--- src/include/branch_consts.svh ---
// shared constants for the branch resolution unit
// widths are fixed by the 64-bit ISA and are not meant to be overridden
// step and cause values are sized to the data width
`ifndef BRANCH_CONSTS_SVH
`define BRANCH_CONSTS_SVH

// data and address width
`define BR_XLEN 64

// instruction word width, uncompressed encoding only
`define BR_ILEN 32

// instruction address misaligned, as in the privileged spec
`define BR_CAUSE_INSTR_MISALIGNED 64'd0

// fall-through increments for compressed and full-size instructions
`define BR_STEP_RVC 64'd2
`define BR_STEP_RVI 64'd4

`endif

--- src/rtl/riscv_instr_pkg.sv ---
// instruction format views for control-transfer decoding
// only the opcodes and funct3 codes the branch unit needs are enumerated
`default_nettype none

package riscv_instr_pkg;

    // major opcodes of control-transfer instructions
    typedef enum logic [6:0] {
        BRANCH = 7'b1100011,
        JALR   = 7'b1100111,
        JAL    = 7'b1101111
    } opcode_e;

    // conditional branch kinds, 3'b010 and 3'b011 are unused
    typedef enum logic [2:0] {
        BEQ  = 3'b000,
        BNE  = 3'b001,
        BLT  = 3'b100,
        BGE  = 3'b101,
        BLTU = 3'b110,
        BGEU = 3'b111
    } br_funct3_e;

    // B-type, immediate scattered over two fields
    typedef struct packed {
        logic       imm12;
        logic [5:0] imm10_5;
        logic [4:0] rs2;
        logic [4:0] rs1;
        br_funct3_e funct3;
        logic [3:0] imm4_1;
        logic       imm11;
        opcode_e    opcode;
    } btype_t;

    // J-type, used by JAL
    typedef struct packed {
        logic       imm20;
        logic [9:0] imm10_1;
        logic       imm11;
        logic [7:0] imm19_12;
        logic [4:0] rd;
        opcode_e    opcode;
    } jtype_t;

    // I-type, used by JALR
    typedef struct packed {
        logic [11:0] imm11_0;
        logic [4:0]  rs1;
        logic [2:0]  funct3;
        logic [4:0]  rd;
        opcode_e     opcode;
    } itype_t;

    // one word, three decodings; the opcode field picks the one that applies
    typedef union packed {
        btype_t b;
        jtype_t j;
        itype_t i;
    } instr_u;

endpackage

`default_nettype wire

--- src/rtl/branch_pkg.sv ---
// types carried between the stages of the branch resolution unit
// funct3 is kept as the branch enum, so this package depends on riscv_instr_pkg
`default_nettype none

`include "branch_consts.svh"

package branch_pkg;

    import riscv_instr_pkg::*;

    // what the front end guessed for this instruction
    typedef struct packed {
        logic [`BR_XLEN-1:0] predict_address;
        logic                predict_valid;
        logic                predict_taken;
    } branch_prediction_t;

    // registered issue bus, adder operands and compare operands kept apart
    typedef struct packed {
        logic                valid;
        logic [`BR_XLEN-1:0] pc;
        logic [`BR_XLEN-1:0] operand_a;
        logic [`BR_XLEN-1:0] operand_b;
        logic [`BR_XLEN-1:0] cmp_a;
        logic [`BR_XLEN-1:0] cmp_b;
        br_funct3_e          funct3;
        logic                is_jump;
        logic                is_compressed;
        branch_prediction_t  prediction;
    } branch_issue_t;

    // resolved outcome handed back to the PC generator
    typedef struct packed {
        logic                valid;
        logic [`BR_XLEN-1:0] pc;
        logic [`BR_XLEN-1:0] target_address;
        logic                is_taken;
        logic                is_mispredict;
    } branchpredict_t;

    // exception record, tval holds the faulting target
    typedef struct packed {
        logic [`BR_XLEN-1:0] cause;
        logic [`BR_XLEN-1:0] tval;
        logic                valid;
    } exception_t;

endpackage

`default_nettype wire

--- src/rtl/branch_comparator.sv ---
// branch condition evaluation, purely combinational
// jumps are always taken; the two unused funct3 codes resolve not-taken
`timescale 1ns/1ps
`default_nettype none

module branch_comparator import riscv_instr_pkg::*, branch_pkg::*; (
    input  branch_issue_t issue_i,
    output logic          taken_o
);

    logic equal;
    logic less_signed;
    logic less_unsigned;

    // one compare of each kind, shared by the condition and its inverse
    assign equal         = (issue_i.cmp_a == issue_i.cmp_b);
    assign less_signed   = ($signed(issue_i.cmp_a) < $signed(issue_i.cmp_b));
    assign less_unsigned = (issue_i.cmp_a < issue_i.cmp_b);

    always_comb begin
        if (issue_i.is_jump) begin
            taken_o = 1'b1;
        end else begin
            case (issue_i.funct3)
                BEQ:     taken_o = equal;
                BNE:     taken_o = !equal;
                BLT:     taken_o = less_signed;
                BGE:     taken_o = !less_signed;
                BLTU:    taken_o = less_unsigned;
                BGEU:    taken_o = !less_unsigned;
                default: taken_o = 1'b0;
            endcase
        end
    end

endmodule

`default_nettype wire

--- src/rtl/branch_engine.sv ---
// target calculation, misprediction check and misaligned-target exception
// alignment is checked to 4 bytes, so a 2-byte aligned target traps
// the exception is only raised for a valid, taken transfer
`timescale 1ns/1ps
`default_nettype none

`include "branch_consts.svh"

module branch_engine import branch_pkg::*; (
    input  branch_issue_t  issue_i,
    input  logic           comparison_result_i,
    output branchpredict_t branchpredict_o,
    output exception_t     branch_ex_o
);

    logic [`BR_XLEN-1:0] target_address;
    logic [`BR_XLEN-1:0] next_pc;
    logic                target_aligned;

    // plain 64-bit add, wraps like the ISA does
    assign target_address = issue_i.operand_a + issue_i.operand_b;
    // step chosen first, then added to the pc
    assign next_pc        = issue_i.pc + (issue_i.is_compressed ? `BR_STEP_RVC : `BR_STEP_RVI);
    assign target_aligned = (target_address[1:0] == 2'b00);

    always_comb begin
        branchpredict_o.valid          = issue_i.valid;
        branchpredict_o.pc             = issue_i.pc;
        // taken goes to the target, otherwise to the next instruction
        branchpredict_o.target_address = comparison_result_i ? target_address : next_pc;
        branchpredict_o.is_taken       = comparison_result_i;
        branchpredict_o.is_mispredict  = 1'b0;

        // a misaligned target is reported as an exception instead
        if (issue_i.valid && target_aligned) begin
            // wrong address, wrong direction, or the front end missed the branch
            if ((target_address != issue_i.prediction.predict_address)
                || (issue_i.prediction.predict_taken != comparison_result_i)
                || !issue_i.prediction.predict_valid) begin
                branchpredict_o.is_mispredict = 1'b1;
            end
        end
    end

    always_comb begin
        branch_ex_o.cause = `BR_CAUSE_INSTR_MISALIGNED;
        // tval carries the faulting target for the trap handler
        branch_ex_o.tval  = target_address;
        branch_ex_o.valid = issue_i.valid && comparison_result_i && !target_aligned;
    end

endmodule

`default_nettype wire

--- src/rtl/branch_issue.sv ---
// issue register, takes one control-transfer instruction per cycle
// no stall input, a new instruction overwrites the previous one every edge
// opcodes other than BRANCH, JAL and JALR are issued with valid low
`timescale 1ns/1ps
`default_nettype none

`include "branch_consts.svh"

module branch_issue import riscv_instr_pkg::*, branch_pkg::*; (
    input  logic                clk_i,
    input  logic                reset_i,
    input  logic                valid_i,
    input  instr_u              instr_i,
    input  logic [`BR_XLEN-1:0] pc_i,
    input  logic [`BR_XLEN-1:0] rs1_data_i,
    input  logic [`BR_XLEN-1:0] rs2_data_i,
    input  logic                is_compressed_i,
    input  branch_prediction_t  prediction_i,
    output branch_issue_t       issue_o
);

    branch_issue_t       issue_d;
    branch_issue_t       issue_q;
    logic [`BR_XLEN-1:0] imm_b;
    logic [`BR_XLEN-1:0] imm_j;
    logic [`BR_XLEN-1:0] imm_i;

    // sign-extended immediates, one per format view
    // B and J immediates are in units of two bytes, so bit 0 is zero
    assign imm_b = {{(`BR_XLEN-13){instr_i.b.imm12}}, instr_i.b.imm12, instr_i.b.imm11,
                    instr_i.b.imm10_5, instr_i.b.imm4_1, 1'b0};
    assign imm_j = {{(`BR_XLEN-21){instr_i.j.imm20}}, instr_i.j.imm20, instr_i.j.imm19_12,
                    instr_i.j.imm11, instr_i.j.imm10_1, 1'b0};
    assign imm_i = {{(`BR_XLEN-12){instr_i.i.imm11_0[11]}}, instr_i.i.imm11_0};

    always_comb begin
        // fields common to every control transfer
        issue_d.valid         = 1'b0;
        issue_d.pc            = pc_i;
        issue_d.cmp_a         = rs1_data_i;
        issue_d.cmp_b         = rs2_data_i;
        issue_d.funct3        = instr_i.b.funct3;
        issue_d.is_compressed = is_compressed_i;
        issue_d.prediction    = prediction_i;
        // default adder inputs, also what an unknown opcode carries
        issue_d.operand_a     = pc_i;
        issue_d.operand_b     = imm_b;
        issue_d.is_jump       = 1'b0;

        // the opcode sits in the same bits in all views
        case (instr_i.b.opcode)
            BRANCH: begin
                issue_d.valid = valid_i;
            end
            JAL: begin
                issue_d.valid     = valid_i;
                issue_d.operand_b = imm_j;
                issue_d.is_jump   = 1'b1;
            end
            JALR: begin
                // register-relative target
                issue_d.valid     = valid_i;
                issue_d.operand_a = rs1_data_i;
                issue_d.operand_b = imm_i;
                issue_d.is_jump   = 1'b1;
            end
            default: begin
                issue_d.valid = 1'b0;
            end
        endcase
    end

    // only valid is cleared, the payload just holds during reset
    always_ff @(posedge clk_i) begin
        if (reset_i) begin
            issue_q.valid <= 1'b0;
        end else begin
            issue_q <= issue_d;
        end
    end

    assign issue_o = issue_q;

endmodule

`default_nettype wire

--- src/rtl/branch_unit.sv ---
// branch resolution unit top level
// one cycle latency, accepts an instruction every cycle, no back-pressure
// the consumer must take every result in the cycle it is valid
`timescale 1ns/1ps
`default_nettype none

`include "branch_consts.svh"

module branch_unit import riscv_instr_pkg::*, branch_pkg::*; (
    input  logic                clk_i,
    input  logic                reset_i,
    input  logic                valid_i,
    input  instr_u              instr_i,
    input  logic [`BR_XLEN-1:0] pc_i,
    input  logic [`BR_XLEN-1:0] rs1_data_i,
    input  logic [`BR_XLEN-1:0] rs2_data_i,
    input  logic                is_compressed_i,
    input  branch_prediction_t  prediction_i,
    output branchpredict_t      branchpredict_o,
    output exception_t          branch_ex_o
);

    // registered operands from the issue stage
    branch_issue_t issue;
    // branch condition outcome, forced high for jumps
    logic          taken;

    branch_issue u_issue (
        .clk_i           (clk_i),
        .reset_i         (reset_i),
        .valid_i         (valid_i),
        .instr_i         (instr_i),
        .pc_i            (pc_i),
        .rs1_data_i      (rs1_data_i),
        .rs2_data_i      (rs2_data_i),
        .is_compressed_i (is_compressed_i),
        .prediction_i    (prediction_i),
        .issue_o         (issue)
    );

    branch_comparator u_cmp (
        .issue_i (issue),
        .taken_o (taken)
    );

    branch_engine u_engine (
        .issue_i             (issue),
        .comparison_result_i (taken),
        .branchpredict_o     (branchpredict_o),
        .branch_ex_o         (branch_ex_o)
    );

endmodule

`default_nettype wire
**config.mk**
```make
export PLATFORM = sky130hd
export DESIGN_NAME = rom_loader_top
export DESIGN_NICKNAME = d
export VERILOG_FILES = /design/src/rtl/loader_pkg.sv /design/src/rtl/load_word_if.sv /design/src/rtl/ioctl_word_assembler.sv /design/src/rtl/load_address_mapper.sv /design/src/rtl/memory_write_dispatch.sv /design/src/rtl/rom_loader_top.sv
export VERILOG_INCLUDE_DIRS = /design/src /design/src/include
export SDC_FILE = /design/constraint.sdc
export NUM_CORES = 1
export LEC_CHECK = 0
export ABC_CLOCK_PERIOD_IN_PS = 12300
export BUFFER_PORTS_ARGS = -buffer_cell sky130_fd_sc_hd__buf_2
export CAP_MARGIN = 20
export CORE_ASPECT_RATIO = 1.1
export CORE_MARGIN = 8
export CORE_UTILIZATION = 59
export DETAILED_ROUTE_END_ITERATION = 10
export PLACE_DENSITY = 0.84
export SYNTH_ARGS = -nofsm -noshare
export SYNTH_HDL_FRONTEND = slang
export SYNTH_SLANG_ARGS = --single-unit
```
**constraint.sdc**
```tcl
create_clock -name clk_1x -period 12.3 [get_ports clk_1x]
set_input_delay 0.615 -clock clk_1x [delete_from_list [all_inputs] [get_ports clk_1x]]
set_output_delay 0.615 -clock clk_1x [all_outputs]
set_load 0.05 [all_outputs]
```
**src/include/loader_config.svh**
```systemverilog
/* Loader constants shared by RTL and testbench
   Cartridge base must stay inside the SDRAM byte address range */
`ifndef LOADER_CONFIG_SVH
`define LOADER_CONFIG_SVH

// ==============================
// Host file indices
// ==============================

// Boot ROM image
`define LOADER_INDEX_PIFROM 0
// Cartridge image
`define LOADER_INDEX_CART 1
// Only the low index bits are decoded
`define LOADER_INDEX_BITS 6

// ==============================
// Address layout
// ==============================

`define LOADER_ADDR_BITS 27
`define LOADER_PIFROM_ADDR_BITS 9
// Cartridge image sits at 8 MB in SDRAM
`define LOADER_CART_BASE 8388608

`endif

```
**src/rtl/loader_pkg.sv**
```systemverilog
/* Types for the loader pipeline
   Address widths come from the loader config header */
`default_nettype none

`include "loader_config.svh"

package loader_pkg;

	// ==============================
	// Payload types
	// ==============================

	// Host byte address or mapped write address
	typedef logic [`LOADER_ADDR_BITS-1:0] load_addr_t;

	typedef logic [31:0] load_word_t;

	typedef logic [15:0] half_word_t;

	// ==============================
	// Enums
	// ==============================

	// Where a finished word is written
	typedef enum logic [1:0] {
		TGT_NONE,
		TGT_PIFROM,
		TGT_CART
	} load_target_t;

	typedef enum logic [0:0] {
		DSP_IDLE,
		DSP_SDRAM_WAIT
	} dispatch_state_t;

endpackage

`default_nettype wire

```
**src/rtl/load_word_if.sv**
```systemverilog
/* One word between loader stages, valid/ready handshake
   Source holds valid and payload steady until ready is seen */
`timescale 1ns/10ps
`default_nettype none

interface load_word_if
	import loader_pkg::*;
();

	logic         valid;
	logic         ready;
	load_target_t target;
	load_addr_t   addr;
	load_word_t   data;

	// Producer side
	modport src (
		output valid, target, addr, data,
		input  ready
	);

	// Consumer side
	modport dst (
		input  valid, target, addr, data,
		output ready
	);

endinterface

`default_nettype wire

```
**src/rtl/ioctl_word_assembler.sv**
```systemverilog
/* Pairs host halfwords into words, low half (addr bit 1 clear) first
   Host must not pulse ioctl_wr while ioctl_wait is high */
`timescale 1ns/10ps
`default_nettype none

`include "loader_config.svh"

module ioctl_word_assembler
	import loader_pkg::*;
(
	input  wire              clk_1x,
	input  wire              reset,
	input  wire              ioctl_download,
	input  wire [7:0]        ioctl_index,
	input  wire load_addr_t  ioctl_addr,
	input  wire half_word_t  ioctl_dout,
	input  wire              ioctl_wr,
	output logic             ioctl_wait,
	output logic             cart_download,
	output logic             cart_loaded,
	load_word_if.src         out_word
);

	load_target_t index_target;
	load_target_t target_q;
	half_word_t   first_data;
	load_addr_t   first_addr;
	logic         word_pending;
	load_target_t word_target;
	load_addr_t   word_addr;
	load_word_t   word_data;
	logic         write_hit;
	logic         out_taken;

	// ==============================
	// Download target decode
	// ==============================

	always_comb begin
		index_target = TGT_NONE;
		if (ioctl_download) begin
			if (ioctl_index[`LOADER_INDEX_BITS-1:0] ==
					`LOADER_INDEX_BITS'(`LOADER_INDEX_PIFROM))
				index_target = TGT_PIFROM;
			else if (ioctl_index[`LOADER_INDEX_BITS-1:0] ==
					`LOADER_INDEX_BITS'(`LOADER_INDEX_CART))
				index_target = TGT_CART;
		end
	end

	// Decode lags ioctl_download by one cycle
	always_ff @(posedge clk_1x) begin
		if (reset) begin
			target_q    <= TGT_NONE;
			cart_loaded <= 1'b0;
		end else begin
			target_q <= index_target;
			// Sticky until reset
			if (target_q == TGT_CART)
				cart_loaded <= 1'b1;
		end
	end

	assign cart_download = (target_q == TGT_CART);

	// ==============================
	// Halfword pairing
	// ==============================

	// Writes for unknown indices are dropped here
	assign write_hit = ioctl_wr && (target_q != TGT_NONE);
	assign out_taken = word_pending && out_word.ready;

	always_ff @(posedge clk_1x) begin
		if (reset)
			word_pending <= 1'b0;
		else if (write_hit && ioctl_addr[1])
			word_pending <= 1'b1;
		else if (out_taken)
			word_pending <= 1'b0;
	end

	always_ff @(posedge clk_1x) begin
		if (write_hit && !ioctl_addr[1]) begin
			first_data <= ioctl_dout;
			first_addr <= ioctl_addr;
		end
		// Lone second half reuses the last stored first half
		if (write_hit && ioctl_addr[1]) begin
			word_target <= target_q;
			word_addr   <= first_addr;
			word_data   <= {ioctl_dout, first_data};
		end
	end

	assign out_word.valid  = word_pending;
	assign out_word.target = word_target;
	assign out_word.addr   = word_addr;
	assign out_word.data   = word_data;

	// Stall host while the output word is held
	assign ioctl_wait = word_pending;

	host_honors_wait_a: assert property (@(posedge clk_1x) disable iff (reset)
		ioctl_wait |-> !ioctl_wr);

endmodule

`default_nettype wire

```
**src/rtl/load_address_mapper.sv**
```systemverilog
/* One-entry pipeline stage that applies each target's byte order and address rule
   Boot ROM address is the word index and cartridge address is offset by the base */
`timescale 1ns/10ps
`default_nettype none

`include "loader_config.svh"

module load_address_mapper
	import loader_pkg::*;
(
	input  wire       clk_1x,
	input  wire       reset,
	load_word_if.dst  in_word,
	load_word_if.src  out_word
);

	logic         valid_q;
	load_target_t target_q;
	load_addr_t   addr_q;
	load_word_t   data_q;
	load_addr_t   mapped_addr;
	load_word_t   mapped_data;
	logic         in_fire;
	logic         out_fire;

	assign out_fire      = valid_q && out_word.ready;
	assign in_word.ready = !valid_q || out_word.ready;
	assign in_fire       = in_word.valid && in_word.ready;

	// ==============================
	// Mapping rules
	// ==============================

	always_comb begin
		mapped_addr = in_word.addr;
		mapped_data = in_word.data;
		case (in_word.target)
			TGT_PIFROM: begin
				mapped_addr = load_addr_t'(in_word.addr[`LOADER_PIFROM_ADDR_BITS+1:2]);
				// Byte swap inside each halfword
				mapped_data = {in_word.data[23:16], in_word.data[31:24],
					in_word.data[7:0], in_word.data[15:8]};
			end
			TGT_CART: begin
				mapped_addr = in_word.addr + load_addr_t'(`LOADER_CART_BASE);
			end
			default: begin
				mapped_addr = in_word.addr;
			end
		endcase
	end

	// ==============================
	// Pipeline register
	// ==============================

	always_ff @(posedge clk_1x) begin
		if (reset)
			valid_q <= 1'b0;
		else if (in_fire)
			valid_q <= 1'b1;
		else if (out_fire)
			valid_q <= 1'b0;
	end

	always_ff @(posedge clk_1x) begin
		if (in_fire) begin
			target_q <= in_word.target;
			addr_q   <= mapped_addr;
			data_q   <= mapped_data;
		end
	end

	assign out_word.valid  = valid_q;
	assign out_word.target = target_q;
	assign out_word.addr   = addr_q;
	assign out_word.data   = data_q;

	// Upstream word must hold steady until this stage takes it
	stall_holds_payload_a: assert property (@(posedge clk_1x) disable iff (reset)
		in_word.valid && !in_word.ready |=> in_word.valid && $stable(in_word.target)
			&& $stable(in_word.addr) && $stable(in_word.data));

endmodule

`default_nettype wire

```
**src/rtl/memory_write_dispatch.sv**
```systemverilog
/* Writes mapped words to the boot ROM port or the SDRAM channel
   One SDRAM write outstanding, sdram_ready must come at least a cycle after sdram_req */
`timescale 1ns/10ps
`default_nettype none

`include "loader_config.svh"

module memory_write_dispatch
	import loader_pkg::*;
(
	input  wire                                  clk_1x,
	input  wire                                  reset,
	load_word_if.dst                             in_word,
	output logic                                 pifrom_wren,
	output logic [`LOADER_PIFROM_ADDR_BITS-1:0]  pifrom_wraddress,
	output load_word_t                           pifrom_wrdata,
	output logic                                 sdram_req,
	output load_addr_t                           sdram_addr,
	output load_word_t                           sdram_data,
	input  wire                                  sdram_ready
);

	dispatch_state_t state;
	logic            accept;
	logic            accept_pifrom;
	logic            accept_cart;

	// Boot ROM never stalls, so only an SDRAM write blocks input
	assign in_word.ready = (state == DSP_IDLE);
	assign accept        = in_word.valid && in_word.ready;
	assign accept_pifrom = accept && (in_word.target == TGT_PIFROM);
	assign accept_cart   = accept && (in_word.target == TGT_CART);

	// ==============================
	// Control
	// ==============================

	always_ff @(posedge clk_1x) begin
		if (reset) begin
			state       <= DSP_IDLE;
			pifrom_wren <= 1'b0;
			sdram_req   <= 1'b0;
		end else begin
			// Both strobes are single-cycle pulses
			pifrom_wren <= accept_pifrom;
			sdram_req   <= accept_cart;
			case (state)
				DSP_IDLE: begin
					if (accept_cart)
						state <= DSP_SDRAM_WAIT;
				end
				DSP_SDRAM_WAIT: begin
					if (sdram_ready)
						state <= DSP_IDLE;
				end
				default: begin
					state <= DSP_IDLE;
				end
			endcase
		end
	end

	// ==============================
	// Write payload
	// ==============================

	always_ff @(posedge clk_1x) begin
		if (accept_pifrom) begin
			pifrom_wraddress <= in_word.addr[`LOADER_PIFROM_ADDR_BITS-1:0];
			pifrom_wrdata    <= in_word.data;
		end
		// Held through the wait state
		if (accept_cart) begin
			sdram_addr <= in_word.addr;
			sdram_data <= in_word.data;
		end
	end

	// New request only ever leaves the idle state
	req_from_idle_a: assert property (@(posedge clk_1x) disable iff (reset)
		sdram_req |-> $past(state) == DSP_IDLE);

	// Ready must close an outstanding write, never the request cycle itself
	ready_in_wait_a: assert property (@(posedge clk_1x) disable iff (reset)
		sdram_ready |-> state == DSP_SDRAM_WAIT && !sdram_req);

endmodule

`default_nettype wire

```
**src/rtl/rom_loader_top.sv**
```systemverilog
/* Boot ROM and cartridge loader, assembler then mapper then dispatch
   Empty pipeline latency is 3 cycles from second halfword to write strobe */
`timescale 1ns/10ps
`default_nettype none

`include "loader_config.svh"

module rom_loader_top
	import loader_pkg::*;
(
	input  wire                                  clk_1x,
	input  wire                                  reset,
	// Host loader
	input  wire                                  ioctl_download,
	input  wire [7:0]                            ioctl_index,
	input  wire load_addr_t                      ioctl_addr,
	input  wire half_word_t                      ioctl_dout,
	input  wire                                  ioctl_wr,
	output logic                                 ioctl_wait,
	// Boot ROM write port
	output logic                                 pifrom_wren,
	output logic [`LOADER_PIFROM_ADDR_BITS-1:0]  pifrom_wraddress,
	output load_word_t                           pifrom_wrdata,
	// SDRAM write channel
	output logic                                 sdram_req,
	output load_addr_t                           sdram_addr,
	output load_word_t                           sdram_data,
	input  wire                                  sdram_ready,
	// Status
	output logic                                 cart_download,
	output logic                                 cart_loaded
);

	load_word_if asm_to_map ();
	load_word_if map_to_dsp ();

	ioctl_word_assembler i_assembler (
		.clk_1x         (clk_1x),
		.reset          (reset),
		.ioctl_download (ioctl_download),
		.ioctl_index    (ioctl_index),
		.ioctl_addr     (ioctl_addr),
		.ioctl_dout     (ioctl_dout),
		.ioctl_wr       (ioctl_wr),
		.ioctl_wait     (ioctl_wait),
		.cart_download  (cart_download),
		.cart_loaded    (cart_loaded),
		.out_word       (asm_to_map.src)
	);

	load_address_mapper i_mapper (
		.clk_1x   (clk_1x),
		.reset    (reset),
		.in_word  (asm_to_map.dst),
		.out_word (map_to_dsp.src)
	);

	memory_write_dispatch i_dispatch (
		.clk_1x           (clk_1x),
		.reset            (reset),
		.in_word          (map_to_dsp.dst),
		.pifrom_wren      (pifrom_wren),
		.pifrom_wraddress (pifrom_wraddress),
		.pifrom_wrdata    (pifrom_wrdata),
		.sdram_req        (sdram_req),
		.sdram_addr       (sdram_addr),
		.sdram_data       (sdram_data),
		.sdram_ready      (sdram_ready)
	);

endmodule

`default_nettype wire

```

**Exercise**
The answer must be every line of the listing that holds the word "bytes".

**Reply**
// alignment is checked to 4 bytes, so a 2-byte aligned target traps
    // B and J immediates are in units of two bytes, so bit 0 is zero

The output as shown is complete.